Берт представил меня, а мисс Черри сама отвела в классную комнату. На нас уставилось двадцать пар любопытных глаз. Я села за парту. Мне выдали чернильницу, ручку и новые тетради. Когда учительница велела подписать обложки, я призналась, что не знаю как. Дети захихикали. Я покраснела от стыда. Дальше события развивались еще хуже.

На перемене вокруг меня собралась компания девочек.

— Ты, наверно, принцесса? — спросила самая смелая и показала пальцем на мое салатное платье с белым воротником. — Почему тогда у тебя такая прическа?

Агнес заплела мои волосы в две аккуратные косички и стянула их обручем под цвет платья.

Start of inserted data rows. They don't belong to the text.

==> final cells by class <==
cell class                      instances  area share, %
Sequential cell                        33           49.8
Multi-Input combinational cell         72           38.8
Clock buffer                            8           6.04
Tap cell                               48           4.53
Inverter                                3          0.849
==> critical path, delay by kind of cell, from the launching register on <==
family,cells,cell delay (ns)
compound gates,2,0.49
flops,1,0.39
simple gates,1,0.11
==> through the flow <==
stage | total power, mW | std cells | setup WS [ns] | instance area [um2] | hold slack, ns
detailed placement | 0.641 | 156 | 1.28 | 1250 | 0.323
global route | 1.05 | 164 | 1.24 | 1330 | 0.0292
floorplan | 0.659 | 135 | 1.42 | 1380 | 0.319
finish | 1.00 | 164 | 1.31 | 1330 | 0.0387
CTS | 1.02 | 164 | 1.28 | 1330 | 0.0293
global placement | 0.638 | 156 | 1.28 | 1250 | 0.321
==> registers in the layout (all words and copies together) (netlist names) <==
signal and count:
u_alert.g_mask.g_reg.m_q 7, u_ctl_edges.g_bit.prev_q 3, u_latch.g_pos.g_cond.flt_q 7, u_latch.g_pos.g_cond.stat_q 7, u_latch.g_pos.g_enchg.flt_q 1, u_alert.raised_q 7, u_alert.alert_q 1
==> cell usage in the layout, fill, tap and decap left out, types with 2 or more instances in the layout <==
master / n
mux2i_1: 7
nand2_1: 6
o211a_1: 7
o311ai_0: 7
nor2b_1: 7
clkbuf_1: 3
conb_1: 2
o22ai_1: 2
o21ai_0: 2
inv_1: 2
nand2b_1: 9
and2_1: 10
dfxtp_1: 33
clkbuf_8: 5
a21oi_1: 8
File: src/rtl/dctl_pkg.sv
// Package: shared constants and write-class type for the disk interface
// register block. Assumes a 32-bit data path split into 8-bit lanes.
package dctl_pkg;
    localparam int DATA_W  = 32;
    localparam int BE_W    = DATA_W / 8;
    localparam int N_STORE = 8;
    localparam int STORE_W = $clog2(N_STORE);

    localparam int IDX_CMD  = 2;
    localparam int IDX_BMGR = 4;
    localparam int IDX_HRST = 8;

    localparam logic [DATA_W-1:0] CMD_CLK_YM   = 32'h0012_0000;
    localparam logic [DATA_W-1:0] CMD_CLK_DH   = 32'h0013_0000;
    localparam logic [DATA_W-1:0] CMD_CLK_MS   = 32'h0014_0000;
    localparam logic [DATA_W-1:0] ST_MECH_INT  = 32'h0200_0000;
    localparam logic [DATA_W-1:0] BM_RESET_W   = 32'h1000_0000;
    localparam logic [DATA_W-1:0] BM_MECHA_W   = 32'h0100_0000;
    localparam logic [DATA_W-1:0] BM_INTMASK   = 32'h2000_0000;
    localparam logic [DATA_W-1:0] BM_C1_DOUBLE = 32'h0040_0000;
    localparam logic [DATA_W-1:0] HRST_MAGIC   = 32'hAAAA_0000;

    typedef enum logic [3:0] {
        WC_NONE,
        WC_PLAIN,
        WC_CMD_CLK,
        WC_CMD_OTHER,
        WC_BM_RESET,
        WC_BM_MECHA,
        WC_BM_ZERO,
        WC_BM_OTHER,
        WC_HR_MAGIC,
        WC_HR_BAD,
        WC_VOID
    } wclass_e;
endpackage

File: src/rtl/dctl_wdecode.sv
// Module: classifies a bus write by target register and data word.
// Assumes a single write per cycle; an idle bus yields WC_NONE.
module dctl_wdecode
    import dctl_pkg::*;
#(
    parameter int IDX_W = 4
) (
    input  logic              wr_en,
    input  logic [IDX_W-1:0]  reg_idx,
    input  logic [DATA_W-1:0] wr_data,
    output wclass_e           wclass
);
    // Purpose: map (index, word) to one action class.
    always_comb begin
        wclass = WC_NONE;
        if (wr_en) begin
            if (int'(reg_idx) == IDX_CMD) begin
                if (wr_data == CMD_CLK_YM || wr_data == CMD_CLK_DH ||
                    wr_data == CMD_CLK_MS)
                    wclass = WC_CMD_CLK;
                else
                    wclass = WC_CMD_OTHER;
            end else if (int'(reg_idx) == IDX_BMGR) begin
                if (wr_data == BM_RESET_W)
                    wclass = WC_BM_RESET;
                else if (wr_data == BM_MECHA_W)
                    wclass = WC_BM_MECHA;
                else if (wr_data == '0)
                    wclass = WC_BM_ZERO;
                else
                    wclass = WC_BM_OTHER;
            end else if (int'(reg_idx) == IDX_HRST) begin
                wclass = (wr_data == HRST_MAGIC) ? WC_HR_MAGIC : WC_HR_BAD;
            end else if (int'(reg_idx) < N_STORE) begin
                wclass = WC_PLAIN;
            end else begin
                wclass = WC_VOID;
            end
        end
    end
endmodule

File: src/rtl/dctl_bmerge.sv
// Module: merges write data into an old value, lane by lane, under byte
// enables. Assumes DATA_W is a whole number of 8-bit lanes.
module dctl_bmerge #(
    parameter int DATA_W = 32,
    parameter int BE_W   = DATA_W / 8
) (
    input  logic [DATA_W-1:0] old_val,
    input  logic [DATA_W-1:0] new_val,
    input  logic [BE_W-1:0]   be,
    output logic [DATA_W-1:0] merged
);
    for (genvar b = 0; b < BE_W; b++) begin : g_lane
        // Purpose: pick the new or the old byte for lane b.
        assign merged[8*b +: 8] = be[b] ? new_val[8*b +: 8] : old_val[8*b +: 8];
    end
endmodule

File: src/rtl/dctl_irqctl.sv
// Module: owns the interrupt line and the sticky protocol-error flag.
// Assumes the write class is already decoded for this cycle.
module dctl_irqctl
    import dctl_pkg::*;
(
    input  logic    clk,
    input  logic    rst_n,
    input  wclass_e wclass,
    output logic    irq_o,
    output logic    perr_o
);
    logic irq_set, irq_clr;

    // Purpose: name the events that move the interrupt line.
    always_comb begin
        irq_set = (wclass == WC_CMD_CLK);
        irq_clr = (wclass == WC_BM_RESET) || (wclass == WC_BM_MECHA) ||
                  (wclass == WC_BM_ZERO);
    end

    // Purpose: hold the interrupt level between set and clear events.
    always_ff @(posedge clk) begin
        if (!rst_n)       irq_o <= 1'b0;
        else if (irq_set) irq_o <= 1'b1;
        else if (irq_clr) irq_o <= 1'b0;
    end

    // Purpose: latch a refused hard-reset write until reset.
    always_ff @(posedge clk) begin
        if (!rst_n)                   perr_o <= 1'b0;
        else if (wclass == WC_HR_BAD) perr_o <= 1'b1;
    end

    AST_IRQ_RISE:   assert property (@(posedge clk) disable iff (!rst_n)
                        wclass == WC_CMD_CLK |=> irq_o);
    AST_IRQ_DROP:   assert property (@(posedge clk) disable iff (!rst_n)
                        (wclass == WC_BM_RESET || wclass == WC_BM_MECHA ||
                         wclass == WC_BM_ZERO) |=> !irq_o);
    AST_IRQ_HOLD:   assert property (@(posedge clk) disable iff (!rst_n)
                        (wclass == WC_CMD_OTHER || wclass == WC_BM_OTHER) |=> $stable(irq_o));
    AST_PERR_STICK: assert property (@(posedge clk) disable iff (!rst_n)
                        perr_o |=> perr_o);
endmodule
[src/rtl/irq_pend_vec.sv]
module irq_pend_vec #(
   parameter int W = 64
) (
   input  logic         clk,
   input  logic         rst_n,
   input  logic [W-1:0] set_i,
   input  logic [W-1:0] clr_i,
   output logic [W-1:0] pend_o
);

   logic [W-1:0] pend_q;

   always_ff @(posedge clk) begin
      if (!rst_n) pend_q <= '0;
      else        pend_q <= (pend_q | set_i) & ~clr_i;
   end

   assign pend_o = pend_q;


   clr_gone_chk: assert property (@(posedge clk) disable iff (!rst_n)
      (|clr_i) |=> ((pend_q & $past(clr_i)) == '0));


   set_seen_chk: assert property (@(posedge clk) disable iff (!rst_n)
      (|(set_i & ~clr_i)) |=>
         ((pend_q & $past(set_i & ~clr_i)) == $past(set_i & ~clr_i)));

endmodule

[src/rtl/irq_cpu_route.sv]
module irq_cpu_route #(
   parameter int W = 64
) (
   input  logic         clk,
   input  logic         rst_n,
   input  logic         wr_en_i,
   input  logic [W-1:0] wdata_i,
   input  logic [W-1:0] pend_i,
   output logic [W-1:0] mask_o,
   output logic [W-1:0] active_o,
   output logic         irq_o
);

   logic [W-1:0] mask_q;

   always_ff @(posedge clk) begin
      if (!rst_n)       mask_q <= '0;
      else if (wr_en_i) mask_q <= wdata_i;
   end

   assign mask_o   = mask_q;
   assign active_o = mask_q & pend_i;
   assign irq_o    = |active_o;


   mask_load_chk: assert property (@(posedge clk) disable iff (!rst_n)
      wr_en_i |=> (mask_q == $past(wdata_i)));


   irq_steady_chk: assert property (@(posedge clk) disable iff (!rst_n)
      ($stable(mask_q) && $stable(pend_i)) |-> $stable(irq_o));

endmodule

[src/rtl/irq_rtc_line.sv]
module irq_rtc_line (
   input  logic clk,
   input  logic rst_n,
   input  logic tick_i,
   input  logic ack_i,
   output logic irq_o
);

   logic irq_q;

   always_ff @(posedge clk) begin
      if (!rst_n)      irq_q <= 1'b0;
      else if (tick_i) irq_q <= 1'b1;
      else if (ack_i)  irq_q <= 1'b0;
   end

   assign irq_o = irq_q;


   tick_raise_chk: assert property (@(posedge clk) disable iff (!rst_n)
      tick_i |=> irq_q);


   ack_drop_chk: assert property (@(posedge clk) disable iff (!rst_n)
      (ack_i && !tick_i) |=> !irq_q);

endmodule

[src/rtl/irq_router.sv]
module irq_router
   import irq_router_pkg::*;
#(
   parameter int DW   = 64,
   parameter int NCPU = 4,
   parameter int AW   = 11,
   parameter int CIDW = 2
) (
   input  logic            clk,
   input  logic            rst_n,
   input  logic            req_valid,
   input  logic            req_write,
   input  logic [AW-1:0]   req_addr,
   input  logic [1:0]      req_size,
   input  logic [CIDW-1:0] req_cpu,
   input  logic [DW-1:0]   req_wdata,
   output logic            rsp_valid,
   output logic [DW-1:0]   rsp_rdata,
   output logic            rsp_err,
   input  logic [DW-1:0]   pend_set,
   input  logic [DW-1:0]   pend_clr,
   input  logic            rtc_tick,
   output logic [NCPU-1:0] dev_irq,
   output logic            rtc_irq
);

   localparam int IDXW = AW - REG_STRIDE_LG;

   generate
      if (NCPU < 1 || NCPU > MAX_CPU) begin : g_bad_ncpu
         $error("irq_router: NCPU must be 1..4");
      end
      if (DW <= MISC_ACK_BIT) begin : g_bad_dw
         $error("irq_router: data width too small for the acknowledge bit");
      end
      if (CIDW != 2) begin : g_bad_cidw
         $error("irq_router: CPU ID width must be 2");
      end
   endgenerate

   reg_kind_e       kind;
   logic [1:0]      sel_cpu;
   logic            dec_err;
   logic [DW-1:0]   pend;
   logic [DW-1:0]   mask_a   [MAX_CPU];
   logic [DW-1:0]   active_a [MAX_CPU];
   logic            wr_ok;
   logic            rtc_ack;
   logic [DW-1:0]   rdata_n;
   logic            unused_addr_low;

   assign unused_addr_low = ^req_addr[REG_STRIDE_LG-1:0];

   irq_csr_decode #(
      .IDXW (IDXW),
      .NCPU (NCPU)
   ) u_dec (
      .idx_i     (req_addr[AW-1:REG_STRIDE_LG]),
      .write_i   (req_write),
      .size_i    (req_size),
      .ack_bit_i (req_wdata[MISC_ACK_BIT]),
      .kind_o    (kind),
      .cpu_o     (sel_cpu),
      .err_o     (dec_err)
   );

   assign wr_ok   = req_valid && req_write && !dec_err;
   assign rtc_ack = wr_ok && (kind == RK_MISC);

   irq_pend_vec #(.W(DW)) u_pend (
      .clk    (clk),
      .rst_n  (rst_n),
      .set_i  (pend_set),
      .clr_i  (pend_clr),
      .pend_o (pend)
   );

   genvar g;
   generate
      for (g = 0; g < MAX_CPU; g++) begin : g_cpu
         if (g < NCPU) begin : g_live
            logic wr_this;
            assign wr_this = wr_ok && (kind == RK_MASK) && (sel_cpu == 2'(g));
            irq_cpu_route #(.W(DW)) u_route (
               .clk      (clk),
               .rst_n    (rst_n),
               .wr_en_i  (wr_this),
               .wdata_i  (req_wdata),
               .pend_i   (pend),
               .mask_o   (mask_a[g]),
               .active_o (active_a[g]),
               .irq_o    (dev_irq[g])
            );
         end else begin : g_absent
            assign mask_a[g]   = '0;
            assign active_a[g] = '0;
         end
      end
   endgenerate

   irq_rtc_line u_rtc (
      .clk    (clk),
      .rst_n  (rst_n),
      .tick_i (rtc_tick),
      .ack_i  (rtc_ack),
      .irq_o  (rtc_irq)
   );

   always_comb begin
      rdata_n = '0;
      if (!dec_err && !req_write) begin
         case (kind)
            RK_MISC: begin
               rdata_n[MISC_ACK_BIT] = rtc_irq;
               rdata_n[1:0]          = req_cpu;
            end
            RK_MASK:   rdata_n = mask_a[sel_cpu];
            RK_ACTIVE: rdata_n = active_a[sel_cpu];
            RK_PEND:   rdata_n = pend;
            default:   rdata_n = '0;
         endcase
      end
   end

   always_ff @(posedge clk) begin
      if (!rst_n) begin
         rsp_valid <= 1'b0;
         rsp_err   <= 1'b0;
         rsp_rdata <= '0;
      end else begin
         rsp_valid <= req_valid;
         rsp_err   <= req_valid && dec_err;
         rsp_rdata <= req_valid ? rdata_n : '0;
      end
   end


   rsp_follow_chk: assert property (@(posedge clk) disable iff (!rst_n)
      req_valid |=> rsp_valid);


   rsp_idle_chk: assert property (@(posedge clk) disable iff (!rst_n)
      !req_valid |=> (!rsp_valid && !rsp_err));


   narrow_err_chk: assert property (@(posedge clk) disable iff (!rst_n)
      (req_valid && req_size != SIZE_FULL) |=> (rsp_err && rsp_rdata == '0));


   misc_noack_chk: assert property (@(posedge clk) disable iff (!rst_n)
      (req_valid && req_write && !req_wdata[MISC_ACK_BIT] && !rtc_tick &&
       req_addr[AW-1:REG_STRIDE_LG] == IDXW'(IDX_MISC))
      |=> (rsp_err && rtc_irq == $past(rtc_irq)));

endmodule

Девочка была одета в юбку и вязаный свитер. Из-под юбки выглядывал край грубой ночной рубашки. Белые сатиновые туфли с маленькими каблучками были поношенными. Розовые носки плохо сочетались по цвету с туфлями. Волосы были скручены в пучок, а уши проколоты. Ногти были накрашены ярко-красным лаком.

— Ты красивая, как настоящая принцесса, — сказала другая. И пока я решительно отрицала наличие голубой крови в своих жилах, спросила: — Хочешь поиграть в салки?

— Я не умею.

— Она не умеет играть в салки! — закричали девочки. — Как она смешно разговаривает!

Они потащили меня на игровую площадку и обучили правилам. Девочки обращались со мной довольно почтительно. Я подумала, что все должно быть хорошо.

— Что у тебя на ленч? — спросила одна из моих новых подруг, когда прозвенел звонок на обед. Я заметила, что у всех девочек были пластиковые коробки или коричневые бумажные пакеты. Мой ленч находился в крохотной плетеной корзинке.

— Я не знаю.

— Давай посмотрим! — Они сгрудились вокруг корзинки, которую тетушкин повар собрал для меня. — Круто! Что это розовое внутри?

— Я думаю, копченый лосось.

— Посмотрите на этот блестящий нож и вилку! На них что-то написано. А стаканчик! На нем нарисованы листья. Какая красота! Салфетки, салфетки из настоящего хлопка! Смотри — маленький тортик! Виноград! Вот это да!

Через секунду по классу пронеслось, что я принесла что-то необыкновенное. Мальчики тоже проявили интерес.

— Дай нам один сандвич, — сказал мальчик по имени Мик. Он сидел за партой позади меня.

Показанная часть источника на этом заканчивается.